Retroviral Gene Transfer into the Intestinal Epithelium

The epithelial cells of the gastrointestinal tract may be attractive targets for somatic gene therapy. In these studies, we have used rats and mice to explore the feasibility of gene transfer into the small intestinal epithelium using retroviral vectors. The first series of experiments was conducted in mature Sprague-Dawley rats using an ecotropic retroviral vector that has bacterial β-galactosidase (β-Gal) as the reporter gene. The vector was introduced into the lumen of ligated segments of terminal ileum. After a 4-hr exposure period, the ligatures were removed. Sham-operated animals were subjected to the same ligation procedure but received only tissue culture medium in the ligated segment. All animals were sacrificed 6 days later, and tissue from both the experimental segment and an upstream control segment was assessed for cytoplasmic β-Gal activity using X-Gal histochemistry. Expression of the reporter gene was observed in the crypt epithelium of tissue exposed to the vector. In the villus epithelium, high background staining precluded accurate assessment of reporter gene expression. To obviate the latter problem, we sought an alternative reporter gene for which there would be no background staining in control animals. We repeated the experiments with β-glucuronidase as the reporter gene in MPS VII mutant mice, which are devoid of this enzyme. In these studies, ileal segments exposed to the vector demonstrated expression of the reporter gene in both the crypt and villus epithelium 4 days after exposure. These results indicate that genes can be transferred into the intestinal epithelium using retroviral vectors introduced luminally. These studies constitute an encouraging first step in the assessment of the intestinal epithelium as a site for somatic gene therapy.

Overview summary

There are a number of congenital disorders of the intestinal epithelium that could be amenable to gene therapy (e.g., cystic fibrosis, transporter deficiencies, etc.).

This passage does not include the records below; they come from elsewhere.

## config.mk

```make
export PLATFORM = sky130hd
export DESIGN_NAME = instr_fetch
export DESIGN_NICKNAME = d
export VERILOG_FILES = /design/src/rtl/instr_fetch_pkg.sv /design/src/rtl/instr_fetch_pc_next_sel.sv /design/src/rtl/instr_fetch.sv
export SDC_FILE = /design/constraint.sdc
export NUM_CORES = 1
export LEC_CHECK = 0
export BUFFER_PORTS_ARGS = -buffer_cell sky130_fd_sc_hd__buf_2
export CORE_MARGIN = 1
export CORE_UTILIZATION = 40
export CTS_CLUSTER_DIAMETER = 80
export DETAILED_ROUTE_END_ITERATION = 6
export SETUP_SLACK_MARGIN = 0.1
export SLEW_MARGIN = 25
export SYNTH_ARGS = -nofsm -noshare
export SYNTH_HDL_FRONTEND = slang
export SYNTH_SLANG_ARGS = --single-unit
```

## constraint.sdc

```tcl
create_clock -name clk -period 3.8 [get_ports clk]
set_clock_uncertainty 0.05 [all_clocks]
set_input_delay 0.38 -clock clk [delete_from_list [all_inputs] [get_ports clk]]
set_output_delay 0.38 -clock clk [all_outputs]
set_load 0.02 [all_outputs]
```
===== src/rtl/input_shift_register_pkg.sv =====
// Shared definitions for the PIO receive path (ISR, RX fifo, test wrapper).
//   fifo_status_t  : fifo empty/full flags as seen by producers/consumers
//   isr_state_e    : ISR control states (IDLE, WAIT)
//   SHIFT_LEFT/SHIFT_RIGHT : shift direction encodings
//   decode_count() : turns a count field where 0 means "full width" into a bit count
package input_shift_register_pkg;

  localparam int ISR_WIDTH = 32;

  typedef struct packed {
    logic empty;
    logic full;
  } fifo_status_t;

  typedef enum logic {
    IDLE = 1'b0,
    WAIT = 1'b1
  } isr_state_e;

  localparam logic SHIFT_LEFT  = 1'b0;
  localparam logic SHIFT_RIGHT = 1'b1;

  // A zero count field cannot mean "shift nothing" (the instruction would be
  // pointless), so it is reused to encode the full register width.
  function automatic int decode_count(input int field, input int width);
    return (field == 0) ? width : field;
  endfunction

endpackage


===== src/rtl/input_shift_register_if.sv =====
// RX fifo write-side interface between the ISR and the receive fifo.
//   fifo_data : word written into the fifo (ISR drives)
//   fifo_push : one-cycle push strobe (ISR drives)
//   status    : fifo empty/full flags (fifo drives)
// master = ISR side, slave = fifo side.
interface input_shift_register_if
  import input_shift_register_pkg::*;
#(
  parameter int WIDTH = ISR_WIDTH
) ();

  logic [WIDTH-1:0] fifo_data;
  logic             fifo_push;
  fifo_status_t     status;

  modport master (
    output fifo_data,
    output fifo_push,
    input  status
  );

  modport slave (
    input  fifo_data,
    input  fifo_push,
    output status
  );

endinterface


===== src/rtl/input_shift_register_isr_shift_merge.sv =====
// Combinational shift/merge of new pin bits into a shift register word.
// Shared by the input and output shift registers.
//   isr     : current register contents
//   in_data : source bits; only in_data[n-1:0] are used
//   n       : number of bits to shift, 1..WIDTH
//   dir     : SHIFT_RIGHT (new bits enter at MSB) or SHIFT_LEFT (enter at LSB)
//   shifted : resulting word
module input_shift_register_isr_shift_merge
  import input_shift_register_pkg::*;
#(
  parameter  int WIDTH = ISR_WIDTH,
  localparam int CNT_W = $clog2(WIDTH) + 1
) (
  input  logic [WIDTH-1:0] isr,
  input  logic [WIDTH-1:0] in_data,
  input  logic [CNT_W-1:0] n,
  input  logic             dir,
  output logic [WIDTH-1:0] shifted
);

  logic [CNT_W-1:0] fill_pos;
  logic [WIDTH-1:0] keep_mask;

  // Shifts by the full width legitimately yield zero, which makes n=WIDTH
  // collapse to "replace with in_data" without a special case.
  always_comb begin
    fill_pos  = CNT_W'(WIDTH) - n;
    keep_mask = ~({WIDTH{1'b1}} << n);
    shifted   = isr;
    case (dir)
      SHIFT_RIGHT: shifted = (isr >> n) | (in_data << fill_pos);
      SHIFT_LEFT:  shifted = (isr << n) | (in_data & keep_mask);
    endcase
  end

endmodule
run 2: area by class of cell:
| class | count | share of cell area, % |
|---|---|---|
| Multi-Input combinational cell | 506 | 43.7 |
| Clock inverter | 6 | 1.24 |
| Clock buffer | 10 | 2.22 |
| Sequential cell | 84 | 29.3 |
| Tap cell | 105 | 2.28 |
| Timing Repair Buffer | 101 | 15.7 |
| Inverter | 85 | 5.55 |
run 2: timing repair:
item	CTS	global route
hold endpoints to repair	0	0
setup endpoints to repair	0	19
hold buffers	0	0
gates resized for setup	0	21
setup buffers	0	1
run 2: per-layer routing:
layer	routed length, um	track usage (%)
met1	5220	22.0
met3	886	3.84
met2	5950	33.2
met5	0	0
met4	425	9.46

In addition, the intestine could be used as an alternative site to correct metabolic disorders, such as phenylketonuria, and secretory disorders, such as hemophilias. This paper presents in vivo studies in both a rat model and a mouse model using retroviral vectors delivered into the intestinal lumen. The results show successful gene transfer into epithelial cells and thus pave the way for future experiments designed to improve the efficiency of this process.